Twitter Abuse Policy: Regulation Quickly Reversed After It Backfires

Twitter’s abuse policy was originally intended to protect users from harassment. Sadly, the regulation worked the exact opposite way, and the social media micro-blogging website is now reversing it.

Around the time when Black Lives Matter had been formed in response to increased media coverage of unarmed members of the black community being shot and killed by police officers, Twitter had caught a proverbial firestorm. Black users who felt the most strongly about a resurgence in racist actions regularly took to the social media site to take the fight not only to the streets but to the internet.

While buildings were burned and looted in the name of fighting injustice, anyone even suspected of being racist became subjected to public beatdowns, on and offline.

Riots broke out over the shooting of innocent black men across the U.S.
Riots broke out over the shooting of innocent black men across the U.S. [Image by Pan_ppp/Shutterstock]

In the process, however, many white Twitter users who said anything even remotely negative about the black community were often “dogpiled” and labeled as racists. This wasn’t the worst part, though. Twitter’s option to add users to lists under specific labels gave future angry Twitter users a menu of victims. Sometimes the victim didn’t even know they had said anything wrong, and suddenly they were swarmed by angry users who felt the need to take it out on someone they didn’t even know.
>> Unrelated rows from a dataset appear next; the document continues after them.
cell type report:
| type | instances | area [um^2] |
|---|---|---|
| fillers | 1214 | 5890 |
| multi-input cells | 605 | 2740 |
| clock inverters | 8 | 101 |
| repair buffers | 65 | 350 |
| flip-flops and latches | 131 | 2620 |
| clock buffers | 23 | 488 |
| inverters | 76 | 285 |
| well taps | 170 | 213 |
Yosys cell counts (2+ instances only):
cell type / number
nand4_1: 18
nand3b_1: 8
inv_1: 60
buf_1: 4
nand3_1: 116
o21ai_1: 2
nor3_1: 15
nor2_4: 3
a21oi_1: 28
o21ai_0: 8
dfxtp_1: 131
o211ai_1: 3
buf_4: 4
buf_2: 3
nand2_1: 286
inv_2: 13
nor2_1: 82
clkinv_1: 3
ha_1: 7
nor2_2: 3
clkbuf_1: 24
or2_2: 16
File: config.mk
export PLATFORM = sky130hd
export DESIGN_NAME = adder_bist_flat
export DESIGN_NICKNAME = d
export VERILOG_FILES = /design/src/rtl/adder_bist_pkg.sv /design/src/rtl/adder_bist_if.sv /design/src/rtl/adder_bist_lfsr.sv /design/src/rtl/adder_bist.sv /design/src/flat_wrapper.sv
export SDC_FILE = /design/constraint.sdc
export NUM_CORES = 1
export LEC_CHECK = 0
export BUFFER_PORTS_ARGS = -buffer_cell sky130_fd_sc_hd__buf_4
export CAP_MARGIN = 10
export CORE_MARGIN = 4
export CORE_UTILIZATION = 45
export CTS_BUF_LIST = sky130_fd_sc_hd__clkbuf_2
export DETAILED_ROUTE_END_ITERATION = 8
export PLACE_DENSITY_LB_ADDON = 0.08
export SLEW_MARGIN = 20
export SYNTH_ARGS = -nofsm -noshare
export SYNTH_HDL_FRONTEND = slang
export SYNTH_HIERARCHICAL = 1
export SYNTH_SLANG_ARGS = --single-unit
File: constraint.sdc
create_clock -name clk -period 4.5 [get_ports clk]
set_input_delay 0.225 -clock clk [delete_from_list [all_inputs] [get_ports clk]]
set_output_delay 0.225 -clock clk [all_outputs]
set_load 0.01 [all_outputs]
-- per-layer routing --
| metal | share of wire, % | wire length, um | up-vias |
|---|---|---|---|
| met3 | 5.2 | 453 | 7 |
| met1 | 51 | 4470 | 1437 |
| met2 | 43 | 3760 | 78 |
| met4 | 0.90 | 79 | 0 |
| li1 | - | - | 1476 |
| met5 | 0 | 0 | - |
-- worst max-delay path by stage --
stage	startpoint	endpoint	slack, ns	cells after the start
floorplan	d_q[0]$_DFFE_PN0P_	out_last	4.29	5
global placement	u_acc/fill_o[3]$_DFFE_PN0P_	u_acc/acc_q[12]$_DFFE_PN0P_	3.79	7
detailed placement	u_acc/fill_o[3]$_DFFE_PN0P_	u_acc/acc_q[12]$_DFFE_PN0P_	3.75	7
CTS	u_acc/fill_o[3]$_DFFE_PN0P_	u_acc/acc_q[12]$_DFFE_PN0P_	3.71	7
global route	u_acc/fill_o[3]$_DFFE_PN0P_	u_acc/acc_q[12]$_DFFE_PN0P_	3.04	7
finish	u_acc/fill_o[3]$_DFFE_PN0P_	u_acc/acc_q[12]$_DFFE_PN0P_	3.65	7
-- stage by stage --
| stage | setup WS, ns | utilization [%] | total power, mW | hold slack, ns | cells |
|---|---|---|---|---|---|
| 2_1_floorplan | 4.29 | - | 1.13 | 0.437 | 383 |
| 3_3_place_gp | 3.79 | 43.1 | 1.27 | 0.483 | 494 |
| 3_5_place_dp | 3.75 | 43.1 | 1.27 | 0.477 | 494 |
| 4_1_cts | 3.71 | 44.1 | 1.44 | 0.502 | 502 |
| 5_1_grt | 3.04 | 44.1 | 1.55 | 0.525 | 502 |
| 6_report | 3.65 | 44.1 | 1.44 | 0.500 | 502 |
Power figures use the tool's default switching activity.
$ cat config.mk
export PLATFORM = sky130hd
export DESIGN_NAME = reg_fifo_flat
export DESIGN_NICKNAME = d
export VERILOG_FILES = /design/src/rtl/reg_fifo_pkg.sv /design/src/rtl/reg_fifo_if.sv /design/src/rtl/reg_fifo_ptr.sv /design/src/rtl/reg_fifo.sv /design/src/flat_wrapper.sv
export SDC_FILE = /design/constraint.sdc
export NUM_CORES = 1
export LEC_CHECK = 0
export ABC_AREA = 1
export ABC_CLOCK_PERIOD_IN_PS = 2700
export BUFFER_PORTS_ARGS = -buffer_cell sky130_fd_sc_hd__buf_2
export CAP_MARGIN = 0
export CORE_AREA = 4 4 109 111
export CTS_CLUSTER_DIAMETER = 30
export CTS_CLUSTER_SIZE = 30
export DETAILED_ROUTE_END_ITERATION = 7
export DIE_AREA = 0 0 113 115
export GPL_TIMING_DRIVEN = 0
export PLACE_DENSITY = 0.75
export SLEW_MARGIN = 15
export SYNTH_ARGS = -nofsm -noshare
export SYNTH_HDL_FRONTEND = slang
export SYNTH_SLANG_ARGS = --single-unit
$ cat constraint.sdc
create_clock -name clk -period 2.7 [get_ports clk]
set_input_delay 0.27 -clock clk [delete_from_list [all_inputs] [get_ports clk]]
set_output_delay 0.27 -clock clk [all_outputs]
set_load 0.05 [all_outputs]
$ cat src/rtl/reg_fifo_pkg.sv
// rtl/reg_fifo_pkg.sv - shared width helpers for the reg_fifo slice
package reg_fifo_pkg;

    function automatic int ptr_w(input int depth);
        int w;
        w = $clog2(depth);
        return (w < 1) ? 1 : w;
    endfunction

    function automatic int cnt_w(input int depth);
        return $clog2(depth + 1);
    endfunction

endpackage

$ cat src/rtl/reg_fifo_if.sv
// rtl/reg_fifo_if.sv - producer/consumer handshake bundle for reg_fifo
interface reg_fifo_if #(
    parameter int width = 32,
    parameter int depth = 4
);
    import reg_fifo_pkg::*;

    logic [width-1:0]          in;
    logic                      in_valid;
    logic                      in_ready;
    logic [width-1:0]          out;
    logic                      out_valid;
    logic                      out_ready;
    logic [cnt_w(depth)-1:0]   count;

    modport master (
        output in, in_valid, out_ready,
        input  in_ready, out, out_valid, count
    );

    modport slave (
        input  in, in_valid, out_ready,
        output in_ready, out, out_valid, count
    );

endinterface

$ cat src/rtl/reg_fifo_ptr.sv
// rtl/reg_fifo_ptr.sv - circular-buffer pointer that wraps from depth-1 to 0
module reg_fifo_ptr
    import reg_fifo_pkg::*;
#(
    parameter int depth = 4,
    parameter int pw    = ptr_w(depth)
) (
    input  logic          clk,
    input  logic          reset,
    input  logic          adv_i,
    output logic [pw-1:0] ptr_o
);

    logic [pw-1:0] ptr_q;
    logic [pw-1:0] ptr_d;

    // Explicit wrap so non-power-of-two depths never index past the last entry
    always_comb begin
        ptr_d = ptr_q;
        if (adv_i) begin
            ptr_d = (ptr_q == pw'(depth - 1)) ? '0 : ptr_q + pw'(1);
        end
    end

    always_ff @(posedge clk or negedge reset) begin
        if (!reset) begin
            ptr_q <= '0;
        end else begin
            ptr_q <= ptr_d;
        end
    end

    assign ptr_o = ptr_q;

endmodule

$ cat src/rtl/reg_fifo.sv
// rtl/reg_fifo.sv - depth-entry register FIFO with valid/ready on both sides; REG_FIFO_BYPASS_EN adds empty-FIFO bypass
module reg_fifo
    import reg_fifo_pkg::*;
#(
    parameter int               width = 32,
    parameter int               depth = 4,
    parameter logic [width-1:0] def   = '0
) (
    input  logic        clk,
    input  logic        reset,
    reg_fifo_if.slave   bus
);

    localparam int PW = ptr_w(depth);
    localparam int CW = cnt_w(depth);

    logic [width-1:0] mem_q [depth];
    logic [PW-1:0]    wr_ptr;
    logic [PW-1:0]    rd_ptr;
    logic [CW-1:0]    cnt_q;
    logic [CW-1:0]    cnt_d;

    logic             empty;
    logic             in_ready;
    logic             out_valid;
    logic [width-1:0] out_data;
    logic             push;
    logic             pop;

    assign empty    = (cnt_q == '0);
    assign in_ready = (cnt_q != CW'(depth));

`ifdef REG_FIFO_BYPASS_EN
    logic pass;

    // An empty FIFO with a ready consumer hands the word straight through untouched
    assign pass      = empty && bus.in_valid && bus.out_ready;
    assign out_valid = !empty || bus.in_valid;
    assign out_data  = !empty      ? mem_q[rd_ptr] :
                       bus.in_valid ? bus.in        : def;
    assign push      = bus.in_valid && in_ready && !pass;
    assign pop       = !empty && bus.out_ready;
`else
    assign out_valid = !empty;
    assign out_data  = out_valid ? mem_q[rd_ptr] : def;
    assign push      = bus.in_valid && in_ready;
    assign pop       = out_valid && bus.out_ready;
`endif

    always_comb begin
        cnt_d = cnt_q;
        case ({push, pop})
            2'b10:   cnt_d = cnt_q + CW'(1);
            2'b01:   cnt_d = cnt_q - CW'(1);
            default: cnt_d = cnt_q;
        endcase
    end

    always_ff @(posedge clk or negedge reset) begin
        if (!reset) begin
            cnt_q <= '0;
        end else begin
            cnt_q <= cnt_d;
        end
    end

    always_ff @(posedge clk) begin
        if (push) begin
            mem_q[wr_ptr] <= bus.in;
        end
    end

    reg_fifo_ptr #(.depth(depth), .pw(PW)) u_wr_ptr (
        .clk   (clk),
        .reset (reset),
        .adv_i (push),
        .ptr_o (wr_ptr)
    );

    reg_fifo_ptr #(.depth(depth), .pw(PW)) u_rd_ptr (
        .clk   (clk),
        .reset (reset),
        .adv_i (pop),
        .ptr_o (rd_ptr)
    );

    assign bus.in_ready  = in_ready;
    assign bus.out_valid = out_valid;
    assign bus.out       = out_data;
    assign bus.count     = cnt_q;

endmodule
$ cat src/flat_wrapper.sv
// flat-port wrapper written by rule: the top's interface ports become plain ports
module reg_fifo_flat import reg_fifo_pkg::*;
#(
    parameter int               width = 32,
    parameter int               depth = 4,
    parameter logic [width-1:0] def   = '0
)
  (clk, reset, bus_in, bus_in_valid, bus_out_ready, bus_in_ready, bus_out, bus_out_valid, bus_count);
  reg_fifo_if #(.width(width), .depth(depth)) bus_i ();
  input  logic clk;
  input  logic reset;
  input wire logic [$bits(bus_i.in)-1:0] bus_in;
  input wire logic [$bits(bus_i.in_valid)-1:0] bus_in_valid;
  input wire logic [$bits(bus_i.out_ready)-1:0] bus_out_ready;
  output wire logic [$bits(bus_i.in_ready)-1:0] bus_in_ready;
  output wire logic [$bits(bus_i.out)-1:0] bus_out;
  output wire logic [$bits(bus_i.out_valid)-1:0] bus_out_valid;
  output wire logic [$bits(bus_i.count)-1:0] bus_count;
  assign bus_i.in = bus_in;
  assign bus_i.in_valid = bus_in_valid;
  assign bus_i.out_ready = bus_out_ready;
  assign bus_in_ready = bus_i.in_ready;
  assign bus_out = bus_i.out;
  assign bus_out_valid = bus_i.out_valid;
  assign bus_count = bus_i.count;
  reg_fifo #(.width(width), .depth(depth), .def(def)) u_core (.clk(clk), .reset(reset), .bus(bus_i));
endmodule
$ cat config.mk
export PLATFORM = sky130hd
export DESIGN_NAME = simple_mem_responder
export DESIGN_NICKNAME = d
export VERILOG_FILES = /design/src/rtl/simple_mem_responder.sv
export SDC_FILE = /design/constraint.sdc
export NUM_CORES = 1
export LEC_CHECK = 0
export CORE_AREA = 2 2 92 94
export DETAILED_ROUTE_END_ITERATION = 8
export DIE_AREA = 0 0 94 96
export PLACE_DENSITY_LB_ADDON = 0.2
export SKIP_LAST_GASP = 1
export SLEW_MARGIN = 20
export SYNTH_ARGS = -nofsm -noshare
export SYNTH_HDL_FRONTEND = slang
export SYNTH_SLANG_ARGS = --single-unit
$ cat constraint.sdc
create_clock -name i_clk -period 1.6 [get_ports i_clk]
set_input_delay 0.16 -clock i_clk [delete_from_list [all_inputs] [get_ports i_clk]]
set_output_delay 0.16 -clock i_clk [all_outputs]
set_load 0.005 [all_outputs]
===== config.mk =====
export PLATFORM = sky130hd
export DESIGN_NAME = uart_tx_sched
export DESIGN_NICKNAME = d
export VERILOG_FILES = /design/src/rtl/uart_pkg.sv /design/src/rtl/rr_pick.sv /design/src/rtl/uart_tx_sched.sv
export SDC_FILE = /design/constraint.sdc
export NUM_CORES = 1
export LEC_CHECK = 0
export ABC_AREA = 1
export CORE_MARGIN = 4
export CORE_UTILIZATION = 54
export CTS_CLUSTER_DIAMETER = 80
export DETAILED_ROUTE_END_ITERATION = 10
export PLACE_DENSITY = 0.82
export SYNTH_ARGS = -nofsm -noshare
export SYNTH_HDL_FRONTEND = slang
export SYNTH_SLANG_ARGS = --single-unit
export TNS_END_PERCENT = 10

===== constraint.sdc =====
create_clock -name clk -period 3.3 [get_ports clk]
set_input_delay 0.66 -clock clk [delete_from_list [all_inputs] [get_ports clk]]
set_output_delay 0.66 -clock clk [all_outputs]
set_load 0.05 [all_outputs]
The problem became even worse as Donald Trump and Hillary Clinton ran for President in 2016, leading to a radical divide on social media and even more inclusive labeling and lists. Donald Trump’s followers, or anyone expressing any level of support, were instantly labeled as anything liberals wanted to call them, and added to said lists.

After the election had ended, and Trump won the Electoral College vote in spite of Hillary having the popular vote, people who supported Clinton began being labeled as “snowflakes.” A snowflake under the labeled definition meant anyone who couldn’t handle the truth of Trump’s victory and felt the need to cry or complain.

Twitter had become a battleground, and anyone with a public opinion became fodder for the opposition. Even celebrities had begun abandoning their Twitter accounts or even deleting them due to the backlash which Iggy Azalea has slammed for being a horrible reflection of the worst of humanity, and that was before the election began.

The problem even extended to Instagram, as Justin Bieber had taken down his account last August. He recently re-opened it to post his T-Mobile Super Bowl ad, but arguing on the internet remains unchanged.

Justin Bieber is one of many celebrities who left social media over abuse.
Justin Bieber is one of many celebrities who left social media over abuse. [Image by JStone/Shutterstock]

Just recently, Twitter had green-lit a change which only made the problem worse. They’d stopped sending notifications to users when they were added to lists. This meant, as users Izzy Galvez and @SwiftOnSecurity stated, that victims were now being blinded to the problem. Angry people could easily add you to a list of “racists,” “homophobes,” “Nazis,” “sexists,” and the like, and you would suddenly be barraged by people you didn’t even know and not understand why.

User “SwiftOnSecurity” explained that a better move would be to enable removing yourself from lists you don’t like as you blocked the owners. Tech Crunch states that Twitter quickly realized their mistake with the lack of notifications about said lists, and quickly removed that abuse policy.

Many still hope that Twitter will eventually find something in Donald Trump’s often poorly worded tweets and ban him, though the social media site has clearly stated that he hasn’t violated the terms of use. He is being watched, but he has yet to actually use hate speech against any person or groups.

In the meantime, abuse rages on and many who simply tire of the negativity and insults either abandon their accounts or delete them.